Regulation of Online Gambling a Long Shot

Published Thursday, April 30, 2009 -

Online gambling law experts have given their opinions at numerous times concerning the possible turn around in the USA prohibition of online gambling. The latest advice and warning issued by the learned members of the bar seems to be that regulated online gaming may be a long shot in the States.

Pat O'Brien, an internet gambling law expert with the firm Greenberg Traurig suggested that state-by-state regulation is considered a more likely scenario. Mr.
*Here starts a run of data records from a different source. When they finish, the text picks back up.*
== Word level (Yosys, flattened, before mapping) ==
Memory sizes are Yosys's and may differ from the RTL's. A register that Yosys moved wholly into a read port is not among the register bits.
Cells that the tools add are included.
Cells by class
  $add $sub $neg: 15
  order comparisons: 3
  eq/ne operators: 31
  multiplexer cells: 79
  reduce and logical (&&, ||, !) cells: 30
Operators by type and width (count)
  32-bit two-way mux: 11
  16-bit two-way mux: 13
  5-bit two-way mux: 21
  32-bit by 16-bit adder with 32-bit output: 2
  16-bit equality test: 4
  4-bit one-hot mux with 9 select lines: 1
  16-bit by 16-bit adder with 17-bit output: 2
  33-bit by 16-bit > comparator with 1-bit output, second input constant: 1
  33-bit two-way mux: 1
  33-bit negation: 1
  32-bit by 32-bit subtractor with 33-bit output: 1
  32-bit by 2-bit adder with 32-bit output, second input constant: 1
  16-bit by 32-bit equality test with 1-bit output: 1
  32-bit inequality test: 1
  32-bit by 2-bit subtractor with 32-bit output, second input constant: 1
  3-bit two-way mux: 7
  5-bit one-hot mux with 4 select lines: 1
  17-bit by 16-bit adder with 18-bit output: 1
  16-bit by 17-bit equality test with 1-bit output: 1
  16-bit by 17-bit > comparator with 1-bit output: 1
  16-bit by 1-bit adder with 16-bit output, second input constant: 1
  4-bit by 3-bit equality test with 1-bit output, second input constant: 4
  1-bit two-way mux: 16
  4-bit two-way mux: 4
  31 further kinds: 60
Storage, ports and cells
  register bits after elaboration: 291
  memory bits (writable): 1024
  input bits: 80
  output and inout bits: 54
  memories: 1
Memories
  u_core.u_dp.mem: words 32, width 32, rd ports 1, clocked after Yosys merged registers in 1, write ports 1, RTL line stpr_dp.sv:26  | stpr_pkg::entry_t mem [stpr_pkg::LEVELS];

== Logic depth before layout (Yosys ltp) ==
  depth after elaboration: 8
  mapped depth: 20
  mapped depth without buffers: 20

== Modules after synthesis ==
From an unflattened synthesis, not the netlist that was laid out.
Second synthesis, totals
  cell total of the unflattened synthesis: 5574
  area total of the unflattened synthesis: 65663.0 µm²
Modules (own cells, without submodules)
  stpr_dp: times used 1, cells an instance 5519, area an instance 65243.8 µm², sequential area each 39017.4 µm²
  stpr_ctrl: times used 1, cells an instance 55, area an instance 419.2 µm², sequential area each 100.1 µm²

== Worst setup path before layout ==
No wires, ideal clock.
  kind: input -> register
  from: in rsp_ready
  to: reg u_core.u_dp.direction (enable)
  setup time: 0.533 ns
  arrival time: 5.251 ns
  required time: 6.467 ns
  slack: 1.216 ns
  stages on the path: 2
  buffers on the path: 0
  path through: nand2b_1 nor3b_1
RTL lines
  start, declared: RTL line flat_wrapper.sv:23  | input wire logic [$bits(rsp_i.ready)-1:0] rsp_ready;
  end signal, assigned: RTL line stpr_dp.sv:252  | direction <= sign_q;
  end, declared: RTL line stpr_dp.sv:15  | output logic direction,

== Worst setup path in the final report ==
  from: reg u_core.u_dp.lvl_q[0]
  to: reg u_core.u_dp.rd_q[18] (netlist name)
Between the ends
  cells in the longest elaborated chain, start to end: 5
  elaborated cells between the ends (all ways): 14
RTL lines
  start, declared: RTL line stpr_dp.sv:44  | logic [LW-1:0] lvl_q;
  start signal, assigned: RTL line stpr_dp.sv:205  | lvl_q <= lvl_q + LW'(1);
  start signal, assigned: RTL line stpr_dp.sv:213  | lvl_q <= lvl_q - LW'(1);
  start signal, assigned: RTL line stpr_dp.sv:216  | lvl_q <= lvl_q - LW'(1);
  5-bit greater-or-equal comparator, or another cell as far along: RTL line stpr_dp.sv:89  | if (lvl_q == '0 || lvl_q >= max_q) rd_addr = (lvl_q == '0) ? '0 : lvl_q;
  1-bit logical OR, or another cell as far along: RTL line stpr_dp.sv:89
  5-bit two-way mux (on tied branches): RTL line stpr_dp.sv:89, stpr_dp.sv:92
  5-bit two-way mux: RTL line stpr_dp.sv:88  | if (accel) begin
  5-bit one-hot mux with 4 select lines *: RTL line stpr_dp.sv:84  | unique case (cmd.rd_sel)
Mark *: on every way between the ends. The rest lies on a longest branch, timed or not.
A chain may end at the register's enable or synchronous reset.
## config.mk

```make
export PLATFORM = sky130hd
export DESIGN_NAME = length_prefixed_message_deframer_core
export DESIGN_NICKNAME = d
export VERILOG_FILES = /design/src/design/lpmd_pkg.sv /design/src/design/length_prefixed_message_deframer_core.sv
export SDC_FILE = /design/constraint.sdc
export NUM_CORES = 1
export LEC_CHECK = 0
export BUFFER_PORTS_ARGS = -buffer_cell sky130_fd_sc_hd__clkbuf_2
export CORE_MARGIN = 2
export CORE_UTILIZATION = 67
export DETAILED_ROUTE_END_ITERATION = 8
export PLACE_DENSITY_LB_ADDON = 0.08
export SLEW_MARGIN = 20
export SYNTH_ARGS = -nofsm -noshare
export SYNTH_HDL_FRONTEND = slang
export SYNTH_SLANG_ARGS = --single-unit
```

## constraint.sdc

```tcl
create_clock -name clock -period 30.1 [get_ports clock]
set_clock_uncertainty 0.15 [all_clocks]
set_input_delay 4.515 -clock clock [delete_from_list [all_inputs] [get_ports clock]]
set_output_delay 4.515 -clock clock [all_outputs]
set_load 0.05 [all_outputs]
```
O'Brien told the International Masters of Gaming Law (IMGL) Spring Conference in conjunction with the Canadian Gaming Summit in Windsor, Ontario, that moves to regulate online lotteries and poker games within state borders remain more viable proposals, with established operators in those states' land-based gaming sectors also likely to be permitted to move online ahead of offshore competitors.

Mark Clayton, a Las Vegas-based attorney with Lionel, Sawyer&Collins, offered his opinion saying a federal move to regulate internet gambling would have to overcome the ever-thorny issue of states' rights.
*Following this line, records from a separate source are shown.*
### src/sv/eks_pkg.sv
// Shared types and constants for the Epanechnikov kernel smoother.
package eks_pkg;

   localparam int SAMPLE_BITS = 16;
   localparam int COUNT_BITS = 16;
   localparam int HALF_WIDTH_BITS = 4;
   localparam int CSR_ADDR_BITS = 2;
   localparam int CSR_DATA_BITS = 32;
   localparam logic [CSR_ADDR_BITS-1:0] HALF_WIDTH_ADDR = 2'd0;
   localparam logic [HALF_WIDTH_BITS-1:0] HALF_WIDTH_RESET = 4'd2;

   typedef struct packed {
      logic [SAMPLE_BITS-1:0] sample;
      logic last;
   } req_type;

   typedef struct packed {
      logic [SAMPLE_BITS-1:0] smoothed;
      logic last_out;
   } rsp_type;

   typedef enum logic [4:0] {
      S_IDLE  = 5'b00001,
      S_TAP   = 5'b00010,
      S_DRAIN = 5'b00100,
      S_DIV   = 5'b01000,
      S_EMIT  = 5'b10000
   } eks_state_type;

   typedef enum logic [1:0] {
      SEL_MEM   = 2'b00,
      SEL_FIRST = 2'b01,
      SEL_LAST  = 2'b10
   } eks_sel_type;

endpackage
==> config.mk <==
export PLATFORM = sky130hd
export DESIGN_NAME = mlwf_ctrl
export DESIGN_NICKNAME = d
export VERILOG_FILES = /design/src/hw/rtl/mlwf_pkg.sv /design/src/hw/rtl/mlwf_ctrl.sv
export SDC_FILE = /design/constraint.sdc
export NUM_CORES = 1
export LEC_CHECK = 0
export BUFFER_PORTS_ARGS = -buffer_cell sky130_fd_sc_hd__buf_2
export CORE_AREA = 2 2 39 41
export CTS_CLUSTER_SIZE = 8
export DETAILED_ROUTE_END_ITERATION = 8
export DIE_AREA = 0 0 41 43
export GPL_TIMING_DRIVEN = 0
export PLACE_DENSITY = 0.58
export SLEW_MARGIN = 5
export SYNTH_ARGS = -nofsm -noshare
export SYNTH_HDL_FRONTEND = slang
export SYNTH_SLANG_ARGS = --single-unit
==> constraint.sdc <==
create_clock -name aclk -period 1.48 [get_ports aclk]
set_clock_uncertainty 0.1 [all_clocks]
set_input_delay 0.296 -clock aclk [delete_from_list [all_inputs] [get_ports aclk]]
set_output_delay 0.296 -clock aclk [all_outputs]
set_load 0.03 [all_outputs]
O'Brien said, "It all comes down to money... when legislators' need for money surpasses any morality issues, then they legalize," adding, that he thought the charge online would begin first with internet lottery sales, followed by "more imaginative lottery products," and then on to bingo, poker and possibly also casino-style gaming.
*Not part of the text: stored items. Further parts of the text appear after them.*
==> src/sv/hvg_pkg.sv <==
`timescale 1ns / 1ps
// ----------------------------------------------------------------------------
// Hemisphere vertex generator package
// Shared types, constants and helper functions of the vertex pipeline.
// ----------------------------------------------------------------------------
package hvg_pkg;

  localparam int unsigned CW = 34;
  localparam int unsigned AtanDepth = 24;
  localparam logic signed [CW-1:0] KINV_Q30 = 34'sd652032874;

  localparam logic [31:0] ATAN_TURN [AtanDepth] = '{
    32'h20000000, 32'h12E4051E, 32'h09FB385B, 32'h051111D4, 32'h028B0D43, 32'h0145D7E1,
    32'h00A2F61E, 32'h00517C55, 32'h0028BE53, 32'h00145F2F, 32'h000A2F98, 32'h000517CC,
    32'h00028BE6, 32'h000145F3, 32'h0000A2FA, 32'h0000517D, 32'h000028BE, 32'h0000145F,
    32'h00000A30, 32'h00000518, 32'h0000028C, 32'h00000146, 32'h000000A3, 32'h00000051
  };

  localparam logic [2:0] REG_SEGMENT_COUNT = 3'd0;
  localparam logic [2:0] REG_RING_COUNT    = 3'd1;
  localparam logic [2:0] REG_DOME_RADIUS   = 3'd2;
  localparam logic [2:0] REG_CENTER_X      = 3'd3;
  localparam logic [2:0] REG_CENTER_Y      = 3'd4;
  localparam logic [2:0] REG_CENTER_Z      = 3'd5;
  localparam logic [2:0] REG_FADE_GAIN     = 3'd6;

  typedef struct packed {
    logic        oor;
    logic        rfull;
    logic        sfull;
    logic        quad;
    logic [15:0] vn;
  } meta_t;

  typedef struct packed {
    logic [7:0]  rem;
    logic [31:0] quo;
  } div_lane_t;

  // Eight restoring division steps on the fraction of rem / d.
  function automatic div_lane_t div_step8(div_lane_t a, logic [7:0] d);
    logic [8:0] r2;
    div_lane_t  o;
    o = a;
    for (int i = 0; i < 8; i++) begin
      r2 = {o.rem, 1'b0};
      o.quo = {o.quo[30:0], 1'b0};
      if (r2 >= {1'b0, d}) begin
        o.rem = 8'(r2 - {1'b0, d});
        o.quo[0] = 1'b1;
      end else begin
        o.rem = r2[7:0];
      end
    end
    return o;
  endfunction

  // Round half up, then shift right by 30.
  function automatic logic signed [31:0] rnd30(logic signed [63:0] p);
    logic signed [63:0] t;
    t = (p + (64'sd1 <<< 29)) >>> 30;
    return t[31:0];
  endfunction

endpackage

==> src/sv/hvg_cordic.sv <==
`timescale 1ns / 1ps
// ----------------------------------------------------------------------------
// Hemisphere vertex generator CORDIC
// Pipelined rotation CORDIC on a turn-fraction phase, one iteration per stage.
// ----------------------------------------------------------------------------
module hvg_cordic #(
  parameter int unsigned STAGES = 16
) (
  input  logic               clk_i,
  input  logic [STAGES-1:0]  en_i,
  input  logic [31:0]        phase_i,
  output logic signed [31:0] cos_o,
  output logic signed [31:0] sin_o
);
  import hvg_pkg::*;

  logic signed [CW-1:0] x_q [STAGES];
  logic signed [CW-1:0] y_q [STAGES];
  logic signed [31:0]   z_q [STAGES];
  logic [1:0]           quad_q [STAGES];

  for (genvar s = 0; s < STAGES; s++) begin : g_stage
    logic signed [CW-1:0] x_in, y_in;
    logic signed [31:0]   z_in;
    logic [1:0]           quad_in;

    if (s == 0) begin : g_first
      assign x_in    = KINV_Q30;
      assign y_in    = '0;
      assign z_in    = $signed({2'b00, phase_i[29:0]});
      assign quad_in = phase_i[31:30];
    end else begin : g_next
      assign x_in    = x_q[s-1];
      assign y_in    = y_q[s-1];
      assign z_in    = z_q[s-1];
      assign quad_in = quad_q[s-1];
    end

    always_ff @(posedge clk_i) begin
      if (en_i[s]) begin
        quad_q[s] <= quad_in;
        if (!z_in[31]) begin
          x_q[s] <= x_in - (y_in >>> s);
          y_q[s] <= y_in + (x_in >>> s);
          z_q[s] <= z_in - $signed(ATAN_TURN[s]);
        end else begin
          x_q[s] <= x_in + (y_in >>> s);
          y_q[s] <= y_in - (x_in >>> s);
          z_q[s] <= z_in + $signed(ATAN_TURN[s]);
        end
      end
    end
  end

  logic signed [CW-1:0] xl, yl, c_full, s_full;
  assign xl = x_q[STAGES-1];
  assign yl = y_q[STAGES-1];

  always_comb begin
    unique case (quad_q[STAGES-1])
      2'd0: begin c_full = xl;  s_full = yl;  end
      2'd1: begin c_full = -yl; s_full = xl;  end
      2'd2: begin c_full = -xl; s_full = -yl; end
      default: begin c_full = yl; s_full = -xl; end
    endcase
  end

  assign cos_o = c_full[31:0];
  assign sin_o = s_full[31:0];

endmodule

==> config.mk <==
export PLATFORM = sky130hd
export DESIGN_NAME = hvg_cordic
export DESIGN_NICKNAME = d
export VERILOG_FILES = /design/src/sv/hvg_pkg.sv /design/src/sv/hvg_cordic.sv
export SDC_FILE = /design/constraint.sdc
export NUM_CORES = 2
export LEC_CHECK = 0
export BUFFER_PORTS_ARGS = -buffer_cell sky130_fd_sc_hd__clkbuf_2
export CAP_MARGIN = 20
export CORE_MARGIN = 1
export CORE_UTILIZATION = 50
export DETAILED_ROUTE_END_ITERATION = 16
export GPL_ROUTABILITY_DRIVEN = 0
export PLACE_DENSITY = 0.73
export SLEW_MARGIN = 20
export SYNTH_ARGS = -nofsm -noshare
export SYNTH_HDL_FRONTEND = slang
export SYNTH_SLANG_ARGS = --single-unit
==> constraint.sdc <==
create_clock -name clk_i -period 5.28 [get_ports clk_i]
set_clock_uncertainty 0.05 [all_clocks]
set_input_delay 0.792 -clock clk_i [delete_from_list [all_inputs] [get_ports clk_i]]
set_output_delay 0.792 -clock clk_i [all_outputs]
set_load 0.02 [all_outputs]
==> impl_metrics.json <==
{
  "status": "completed",
  "grt.total_usage_pct": 23.5,
  "synth-edff-count": 1426,
  "first_global_vias": 89748,
  "antenna_found_initial": 6,
  "area_growth_pct": 9.80,
  "die_y_um": 493,
  "chipWidth_um": 493,
  "grt_pass1_wl_um": 467000,
  "final_util_pct": 55.4,
  "syn-instance-count": 12596,
  "fmaxAchievable_mhz": 194,
  "ys_types": 88,
  "start_util_pct": 50.4,
  "avgSynthCellArea_um2": 9.55,
  "cts.root.buffer_cell": "clkbuf_16",
  "rsz0062_at_grt": "yes",
  "grt_max_degree": 125,
  "ant_nets": 0,
  "hold_viol": 0,
  "drtIter0Drc": 6768,
  "path_class": "register to output pin",
  "ys.warnings.count": 0,
  "port_buffers": 112,
  "fillCellCount": 20765,
  "setup_viol": 0,
  "ios": 113,
  "arrival_ps": 4320,
  "wirelength_um": 292000,
  "finish.net_count": 14304,
  "clk_path_buf_depth": 3,
  "final_common_cell": "edfxtp_1",
  "synth.cell_area_um2": 120000,
  "netlist.area_leader.share_pct": 35.6,
  "clkTransAtPathRegs_ps": 60,
  "core_um2": 239000,
  "slew_headroom_pct": 32.0,
  "tightest_slew_ps": 1010,
  "cts_tree": "yes",
  "cp_data_required_time_ps": 4440,
  "cap_violations": 0,
  "post_drt_via_cell_ratio": 5.86,
  "crit_path_max_incr_delay_ps": 450,
  "yosys-top-cells-area": "edfxtp_1 36%, ha_1 14%, xnor2_1 9.0%",
  "cts_max_level": 4,
  "slew_viol_final": 0,
  "drive_above_1_share_pct": 6.37,
  "synth_top_area_cell": "edfxtp_1",
  "crit_top_cell": "or3_4",
  "drc": 0,
  "num_vias": 94919,
  "yosys_most_used_dff": "edfxtp_1",
  "hold_path_class": "input port to register",
  "wire_per_inst_um": 18.0,
  "cts_made_buffers": 163,
  "period_minus_slack_ps": 5160,
  "path_cells": "or3_4 -> or4_4 -> or3_4 -> or3_4 -> or3_4 -> or3_4 -> nor3_4 -> nand2b_4 -> xor2_1 -> o21ai_1 -> buf_4",
  "rows": 179,
  "timing.final.crit_share_pct": 97.8,
  "first_pass_iters": 6,
  "path_max_fanout": 4,
  "cts_sinks": 1426,
  "critPathCaptureType": "output pin",
  "cp-start-kind": "register",
  "ys_seq_area_share_pct": 35.6,
  "syn_nets": 14005,
  "final_cell_mix": "1426 x edfxtp_1, 1322 x ha_1, 1311 x a21oi_1",
  "die_area_um2": 243000,
  "synthArstFlopShare_pct": 0,
  "slowest_stage": "or4_4",
  "ys_ff_latch": 1426,
  "dpl.hpwl_um": 231000,
  "clk_latency_ps": 860,
  "gr-total-overflow": 0,
  "whs_ps": 85.1
}
==> path summary, 6_finish.rpt <==
check	from	end	slack (ps)	cells after the start
hold reg to reg	z_q[0][0]	z_q[0][32]	370	0
setup reg to reg	x_q[0][181]	y_q[0][237]	170	17
hold / removal	phase_i[29]	z_q[0][30]	90	2
setup / recovery	y_q[1][248]	sin_o[31]	120	11
==> logic make-up (layout without fill, tap and decap cells) <==
| family | count (synthesis) | in the layout | synth area share [%] |
|---|---|---|---|
| adders and majority gates | 1360 | 1360 | 14.4 |
| and+or+nand+nor | 3260 | 3260 | 13.1 |
| DFF | 1426 | 1426 | 35.6 |
| AOI/OAI and AO/OA | 3864 | 3864 | 20.3 |
| xor gates and xnor gates | 1849 | 1849 | 13.5 |
| other | 0 | 2 | 0 |
| buffers and inverters | 735 | 1170 | 2.30 |
| muxes | 102 | 102 | 0.902 |
==> Yosys cell counts, types with 109 or more instances <==
master and n:
o31ai_1 141, o21ai_0 714, nand4_1 109, nand3_1 207
nor2b_1 200, a21o_1 610, nor2_1 924, ha_1 1322
inv_1 469, edfxtp_1 1426, a31oi_1 133, o21bai_1 147
clkbuf_1 219, xor2_1 612, xnor2_1 1237, a21oi_1 1315
nor3_1 293, o21a_1 188, nand2b_1 225, nand2_1 784
==> metal layers <==
| layer | track usage, % | routed length (um) |
|---|---|---|
| met4 | 10.6 | 13700 |
| met5 | 0 | 34 |
| met3 | 2.78 | 13900 |
| met1 | 28.8 | 123000 |
| met2 | 41.2 | 141000 |
==> registers in the layout, summed over array words and instances, names as in the netlist <==
signal	cells
z_q	446
y_q	475
x_q	473
quad_q	32
==> critical path: cells and delay by family (launching register included) <==
kind / cells / cell delay, ps
AOI/OAI and AO/OA: 1 / 80
xor gates and xnor gates: 1 / 160
buffers and inverters: 1 / 180
DFF: 1 / 390
and+or+nand+nor: 8 / 2680
==> repair_timing <==
item                                   4_1_cts  5_1_grt
setup endpoints to repair                   11       68
pin swaps                                    0       18
buffers inserted                             2        8
endpoints found under the hold margin       31        0
hold buffers                                31        0
gates resized for setup                      4       85
==> metrics by stage <==
step                setup TNS, ps  cell area, um^2  setup WS [ps]  cells
CTS                             0           132000           17.0  16190
global route                 -148           132000          -26.3  16199
detailed placement          -37.1           126000          -37.1  15856
finish                          0           132000            117  16200
global placement             -118           126000           -107  15856
floorplan                       0           120000            116  12596
==> area by class of cell <==
type	instances	area, um^2	area share, %
multi-input cells	10435	75100	56.9
clock buffers	181	4150	3.14
inverters	475	1780	1.35
diodes	2	5.00	0.00379
flip-flops and latches	1426	42800	32.4
well taps	3167	3960	3.00
clock inverters	120	1370	1.04
repair buffers	394	2900	2.19
Power is left out: the tool's default activity adds up to more than one toggle a clock period on the data nets, which glitch-free logic cannot reach.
O'Brien told Canadian Gaming Summit delegates, "What already exists offline is what will be allowed to exist online,"

British Columbia Lottery Corporation's director of legal services Constance Ladell, commenting on slumping internet lottery sales said, "Our biggest challenge comes from south of the border and the UIGEA," "We've got caught up in that and have suffered as a result of the UIGEA as well as the risk-averse nature of the payments industry."

Ladell also said about the government's failure to address online gaming via regulation, "Ignoring the internet is like holding on to the notion that the world is flat," Most of the delegates at the dual country summit seem to agree that there is no political will to regulate and therefore it will not happen any time soon.